*Exercise*: Count the lines below that include the word "signed" and write that number alone.

[Data to process — start]

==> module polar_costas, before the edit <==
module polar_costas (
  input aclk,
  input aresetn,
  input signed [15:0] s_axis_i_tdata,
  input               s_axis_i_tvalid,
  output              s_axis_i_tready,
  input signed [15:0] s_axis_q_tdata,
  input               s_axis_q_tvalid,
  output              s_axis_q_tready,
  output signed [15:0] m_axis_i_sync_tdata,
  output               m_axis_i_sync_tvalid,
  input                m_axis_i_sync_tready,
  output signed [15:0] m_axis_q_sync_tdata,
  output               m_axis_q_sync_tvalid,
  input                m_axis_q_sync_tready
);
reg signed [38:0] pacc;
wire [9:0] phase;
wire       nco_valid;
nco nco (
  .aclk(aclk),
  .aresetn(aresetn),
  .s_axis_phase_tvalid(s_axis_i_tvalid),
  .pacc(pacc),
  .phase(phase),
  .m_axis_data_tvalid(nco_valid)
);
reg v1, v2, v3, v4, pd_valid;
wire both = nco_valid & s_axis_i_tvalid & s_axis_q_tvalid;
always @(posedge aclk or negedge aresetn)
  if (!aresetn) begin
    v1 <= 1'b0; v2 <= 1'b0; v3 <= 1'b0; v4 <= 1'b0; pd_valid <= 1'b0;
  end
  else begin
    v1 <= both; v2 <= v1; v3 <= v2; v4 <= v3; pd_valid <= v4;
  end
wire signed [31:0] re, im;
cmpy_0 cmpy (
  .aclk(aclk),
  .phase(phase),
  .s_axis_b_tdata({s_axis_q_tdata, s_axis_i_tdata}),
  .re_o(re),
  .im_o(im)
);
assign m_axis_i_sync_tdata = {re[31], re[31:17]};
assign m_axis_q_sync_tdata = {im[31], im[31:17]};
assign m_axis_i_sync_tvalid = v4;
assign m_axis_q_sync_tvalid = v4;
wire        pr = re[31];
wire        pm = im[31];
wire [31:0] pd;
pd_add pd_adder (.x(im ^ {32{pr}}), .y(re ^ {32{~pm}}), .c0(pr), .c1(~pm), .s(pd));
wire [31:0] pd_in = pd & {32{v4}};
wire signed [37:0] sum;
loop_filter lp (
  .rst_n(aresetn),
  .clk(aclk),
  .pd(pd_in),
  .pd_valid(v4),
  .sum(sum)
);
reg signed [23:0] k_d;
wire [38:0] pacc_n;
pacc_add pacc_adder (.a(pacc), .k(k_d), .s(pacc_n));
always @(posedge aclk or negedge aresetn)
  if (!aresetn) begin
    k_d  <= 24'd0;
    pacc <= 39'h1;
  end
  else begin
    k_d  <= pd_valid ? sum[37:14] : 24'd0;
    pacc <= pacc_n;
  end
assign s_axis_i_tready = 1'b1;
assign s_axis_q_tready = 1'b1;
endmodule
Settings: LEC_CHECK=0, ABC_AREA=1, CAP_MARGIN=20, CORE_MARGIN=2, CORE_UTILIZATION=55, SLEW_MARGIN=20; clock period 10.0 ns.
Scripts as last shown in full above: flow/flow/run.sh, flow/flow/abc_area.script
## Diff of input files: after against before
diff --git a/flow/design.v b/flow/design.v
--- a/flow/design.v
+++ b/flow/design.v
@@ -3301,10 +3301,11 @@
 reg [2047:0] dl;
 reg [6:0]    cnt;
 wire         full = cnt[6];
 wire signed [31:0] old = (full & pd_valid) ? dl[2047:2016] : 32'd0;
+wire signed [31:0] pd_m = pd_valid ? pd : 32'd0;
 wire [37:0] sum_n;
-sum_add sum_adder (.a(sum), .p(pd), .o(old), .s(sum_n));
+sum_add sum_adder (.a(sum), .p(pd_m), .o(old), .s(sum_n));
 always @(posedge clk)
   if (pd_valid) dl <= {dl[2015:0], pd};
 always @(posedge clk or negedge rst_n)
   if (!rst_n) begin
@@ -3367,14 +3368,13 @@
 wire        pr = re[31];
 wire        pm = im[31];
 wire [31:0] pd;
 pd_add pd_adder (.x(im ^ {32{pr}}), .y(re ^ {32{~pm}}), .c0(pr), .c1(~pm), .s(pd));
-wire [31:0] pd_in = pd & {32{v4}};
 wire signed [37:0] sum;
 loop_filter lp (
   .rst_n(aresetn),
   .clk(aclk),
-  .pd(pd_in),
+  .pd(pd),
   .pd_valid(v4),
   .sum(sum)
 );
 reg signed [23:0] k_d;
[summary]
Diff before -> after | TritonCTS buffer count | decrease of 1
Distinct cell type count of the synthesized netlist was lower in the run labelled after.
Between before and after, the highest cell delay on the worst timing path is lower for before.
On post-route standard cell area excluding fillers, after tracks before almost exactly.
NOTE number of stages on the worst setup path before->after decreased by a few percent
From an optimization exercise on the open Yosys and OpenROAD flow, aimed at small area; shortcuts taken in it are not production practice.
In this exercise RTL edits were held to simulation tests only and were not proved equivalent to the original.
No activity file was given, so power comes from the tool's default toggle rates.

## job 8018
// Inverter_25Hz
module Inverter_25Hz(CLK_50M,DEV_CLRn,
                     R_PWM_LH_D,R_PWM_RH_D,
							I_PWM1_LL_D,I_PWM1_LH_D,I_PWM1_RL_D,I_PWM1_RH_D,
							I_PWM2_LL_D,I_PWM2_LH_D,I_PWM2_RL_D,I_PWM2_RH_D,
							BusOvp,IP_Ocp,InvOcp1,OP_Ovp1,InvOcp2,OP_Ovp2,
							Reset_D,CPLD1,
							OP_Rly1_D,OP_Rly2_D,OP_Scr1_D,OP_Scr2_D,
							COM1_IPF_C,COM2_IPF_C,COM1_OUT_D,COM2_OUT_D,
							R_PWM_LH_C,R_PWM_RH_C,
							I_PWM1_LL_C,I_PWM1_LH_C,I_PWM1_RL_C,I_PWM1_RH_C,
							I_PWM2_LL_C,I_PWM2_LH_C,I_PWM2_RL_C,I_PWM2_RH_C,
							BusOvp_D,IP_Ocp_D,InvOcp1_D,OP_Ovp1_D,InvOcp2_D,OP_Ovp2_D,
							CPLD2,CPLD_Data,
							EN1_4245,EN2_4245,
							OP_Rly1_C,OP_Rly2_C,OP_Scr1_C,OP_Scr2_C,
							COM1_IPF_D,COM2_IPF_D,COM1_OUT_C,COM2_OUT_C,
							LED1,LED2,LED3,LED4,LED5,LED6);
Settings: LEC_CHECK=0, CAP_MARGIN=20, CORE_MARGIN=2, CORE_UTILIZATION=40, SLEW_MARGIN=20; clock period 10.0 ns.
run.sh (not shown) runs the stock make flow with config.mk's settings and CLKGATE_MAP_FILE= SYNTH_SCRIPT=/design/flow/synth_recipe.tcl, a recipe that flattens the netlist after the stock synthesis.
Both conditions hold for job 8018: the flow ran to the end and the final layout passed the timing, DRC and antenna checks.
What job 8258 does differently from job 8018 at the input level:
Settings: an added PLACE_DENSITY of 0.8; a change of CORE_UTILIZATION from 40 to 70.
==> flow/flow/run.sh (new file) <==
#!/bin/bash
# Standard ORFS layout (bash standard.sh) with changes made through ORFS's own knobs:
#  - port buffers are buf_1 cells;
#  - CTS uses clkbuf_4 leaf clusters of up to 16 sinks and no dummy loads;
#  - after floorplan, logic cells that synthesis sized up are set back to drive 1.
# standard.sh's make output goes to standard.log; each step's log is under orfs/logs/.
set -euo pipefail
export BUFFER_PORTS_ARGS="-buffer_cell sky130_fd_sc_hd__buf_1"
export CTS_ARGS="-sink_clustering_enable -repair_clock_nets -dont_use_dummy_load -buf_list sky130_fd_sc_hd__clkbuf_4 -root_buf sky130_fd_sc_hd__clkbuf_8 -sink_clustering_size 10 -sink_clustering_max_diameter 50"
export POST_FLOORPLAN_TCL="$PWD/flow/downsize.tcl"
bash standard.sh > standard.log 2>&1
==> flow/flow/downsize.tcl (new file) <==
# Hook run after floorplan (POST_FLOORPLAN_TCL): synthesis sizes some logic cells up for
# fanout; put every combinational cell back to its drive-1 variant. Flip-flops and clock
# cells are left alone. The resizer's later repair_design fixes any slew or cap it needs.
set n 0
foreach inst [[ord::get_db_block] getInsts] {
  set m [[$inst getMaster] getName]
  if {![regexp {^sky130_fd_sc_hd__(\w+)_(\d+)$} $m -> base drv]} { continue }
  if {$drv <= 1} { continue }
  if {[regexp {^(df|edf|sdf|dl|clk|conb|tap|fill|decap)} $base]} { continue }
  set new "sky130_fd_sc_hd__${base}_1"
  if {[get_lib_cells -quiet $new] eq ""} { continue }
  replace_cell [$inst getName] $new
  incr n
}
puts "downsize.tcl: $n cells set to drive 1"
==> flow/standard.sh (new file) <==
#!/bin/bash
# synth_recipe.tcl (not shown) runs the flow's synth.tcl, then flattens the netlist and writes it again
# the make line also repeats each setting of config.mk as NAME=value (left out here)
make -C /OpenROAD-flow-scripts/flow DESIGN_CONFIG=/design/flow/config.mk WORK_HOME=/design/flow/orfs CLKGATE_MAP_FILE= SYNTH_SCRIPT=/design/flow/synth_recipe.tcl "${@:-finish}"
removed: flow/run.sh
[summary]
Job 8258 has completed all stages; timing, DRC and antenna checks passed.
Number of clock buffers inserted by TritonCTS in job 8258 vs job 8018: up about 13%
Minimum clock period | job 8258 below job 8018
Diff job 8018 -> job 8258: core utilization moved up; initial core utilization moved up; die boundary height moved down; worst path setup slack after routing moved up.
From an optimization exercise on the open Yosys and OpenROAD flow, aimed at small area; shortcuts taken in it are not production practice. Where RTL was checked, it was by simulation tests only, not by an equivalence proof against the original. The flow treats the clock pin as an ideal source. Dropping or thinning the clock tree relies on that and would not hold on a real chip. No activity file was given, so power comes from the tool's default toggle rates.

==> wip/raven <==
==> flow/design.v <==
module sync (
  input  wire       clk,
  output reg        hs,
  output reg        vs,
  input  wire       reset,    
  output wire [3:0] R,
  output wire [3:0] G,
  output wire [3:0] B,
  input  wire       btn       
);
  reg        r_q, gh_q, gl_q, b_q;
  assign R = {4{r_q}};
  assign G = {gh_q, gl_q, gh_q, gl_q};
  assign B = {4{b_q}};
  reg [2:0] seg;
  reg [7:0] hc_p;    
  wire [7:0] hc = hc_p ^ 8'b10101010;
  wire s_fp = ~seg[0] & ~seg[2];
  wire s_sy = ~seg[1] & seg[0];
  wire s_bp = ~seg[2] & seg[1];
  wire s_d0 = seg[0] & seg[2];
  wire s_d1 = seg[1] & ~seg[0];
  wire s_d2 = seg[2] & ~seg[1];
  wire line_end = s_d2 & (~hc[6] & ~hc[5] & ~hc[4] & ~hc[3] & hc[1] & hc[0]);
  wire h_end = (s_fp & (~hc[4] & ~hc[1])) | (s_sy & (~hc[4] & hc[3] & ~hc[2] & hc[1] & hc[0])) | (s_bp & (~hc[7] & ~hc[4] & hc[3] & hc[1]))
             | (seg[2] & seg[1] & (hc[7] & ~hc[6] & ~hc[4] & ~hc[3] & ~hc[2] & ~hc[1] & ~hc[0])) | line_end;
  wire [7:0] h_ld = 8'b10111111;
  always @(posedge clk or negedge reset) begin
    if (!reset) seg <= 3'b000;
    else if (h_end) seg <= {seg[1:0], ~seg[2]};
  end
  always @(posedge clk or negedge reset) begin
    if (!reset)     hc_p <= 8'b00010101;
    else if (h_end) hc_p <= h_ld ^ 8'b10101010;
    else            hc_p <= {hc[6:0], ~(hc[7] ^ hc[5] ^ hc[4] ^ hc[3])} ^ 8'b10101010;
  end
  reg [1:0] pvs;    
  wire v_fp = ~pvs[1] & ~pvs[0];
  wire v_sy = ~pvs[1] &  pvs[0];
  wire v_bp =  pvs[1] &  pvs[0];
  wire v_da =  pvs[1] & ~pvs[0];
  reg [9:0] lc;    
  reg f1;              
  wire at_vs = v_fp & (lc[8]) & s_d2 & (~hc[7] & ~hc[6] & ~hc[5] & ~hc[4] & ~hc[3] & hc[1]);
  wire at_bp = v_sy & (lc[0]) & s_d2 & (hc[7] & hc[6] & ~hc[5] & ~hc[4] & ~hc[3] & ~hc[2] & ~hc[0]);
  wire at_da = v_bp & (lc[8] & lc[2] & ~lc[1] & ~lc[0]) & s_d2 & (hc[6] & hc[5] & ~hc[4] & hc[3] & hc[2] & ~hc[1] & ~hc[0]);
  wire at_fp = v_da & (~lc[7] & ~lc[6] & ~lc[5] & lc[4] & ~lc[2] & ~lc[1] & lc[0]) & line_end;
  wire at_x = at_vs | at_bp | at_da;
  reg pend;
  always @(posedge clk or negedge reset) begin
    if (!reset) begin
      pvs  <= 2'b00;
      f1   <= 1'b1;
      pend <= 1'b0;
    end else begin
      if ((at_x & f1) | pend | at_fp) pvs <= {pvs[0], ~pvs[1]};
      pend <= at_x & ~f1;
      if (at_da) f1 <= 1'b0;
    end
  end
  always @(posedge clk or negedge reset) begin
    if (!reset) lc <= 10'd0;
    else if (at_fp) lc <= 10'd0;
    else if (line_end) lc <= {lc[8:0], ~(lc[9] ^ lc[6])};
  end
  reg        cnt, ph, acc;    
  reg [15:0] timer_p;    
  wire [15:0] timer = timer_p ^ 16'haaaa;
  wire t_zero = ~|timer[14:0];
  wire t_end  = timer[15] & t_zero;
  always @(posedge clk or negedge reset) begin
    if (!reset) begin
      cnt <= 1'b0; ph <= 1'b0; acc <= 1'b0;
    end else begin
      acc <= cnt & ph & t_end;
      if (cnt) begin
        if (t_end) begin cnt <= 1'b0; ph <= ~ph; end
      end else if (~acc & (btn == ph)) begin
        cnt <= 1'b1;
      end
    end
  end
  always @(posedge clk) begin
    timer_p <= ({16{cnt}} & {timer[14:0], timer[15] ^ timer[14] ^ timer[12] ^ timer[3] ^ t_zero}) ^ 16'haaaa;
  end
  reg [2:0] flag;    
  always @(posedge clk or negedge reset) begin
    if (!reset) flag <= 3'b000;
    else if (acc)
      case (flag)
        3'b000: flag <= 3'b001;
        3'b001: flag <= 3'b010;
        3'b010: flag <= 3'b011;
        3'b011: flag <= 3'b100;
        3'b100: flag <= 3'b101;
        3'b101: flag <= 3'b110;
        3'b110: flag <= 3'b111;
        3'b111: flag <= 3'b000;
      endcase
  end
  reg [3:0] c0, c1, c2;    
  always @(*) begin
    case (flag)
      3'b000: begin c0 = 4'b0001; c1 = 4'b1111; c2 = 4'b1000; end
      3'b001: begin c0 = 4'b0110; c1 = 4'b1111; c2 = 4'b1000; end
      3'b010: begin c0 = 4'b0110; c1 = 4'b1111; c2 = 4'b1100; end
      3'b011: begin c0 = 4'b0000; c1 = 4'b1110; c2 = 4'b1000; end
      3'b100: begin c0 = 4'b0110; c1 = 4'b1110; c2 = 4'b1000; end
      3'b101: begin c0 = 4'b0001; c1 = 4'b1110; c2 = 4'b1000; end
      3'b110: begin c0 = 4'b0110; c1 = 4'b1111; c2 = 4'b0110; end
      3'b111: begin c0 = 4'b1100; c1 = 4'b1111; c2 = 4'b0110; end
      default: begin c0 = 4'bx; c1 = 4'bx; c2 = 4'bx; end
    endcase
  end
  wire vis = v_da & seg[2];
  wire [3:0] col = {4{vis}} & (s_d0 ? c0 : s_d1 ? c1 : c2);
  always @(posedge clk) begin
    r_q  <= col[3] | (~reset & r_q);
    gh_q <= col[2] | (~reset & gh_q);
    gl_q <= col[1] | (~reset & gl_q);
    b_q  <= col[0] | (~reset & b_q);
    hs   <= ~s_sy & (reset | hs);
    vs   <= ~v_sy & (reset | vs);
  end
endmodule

[Data to process — finish]

*Solution*: 12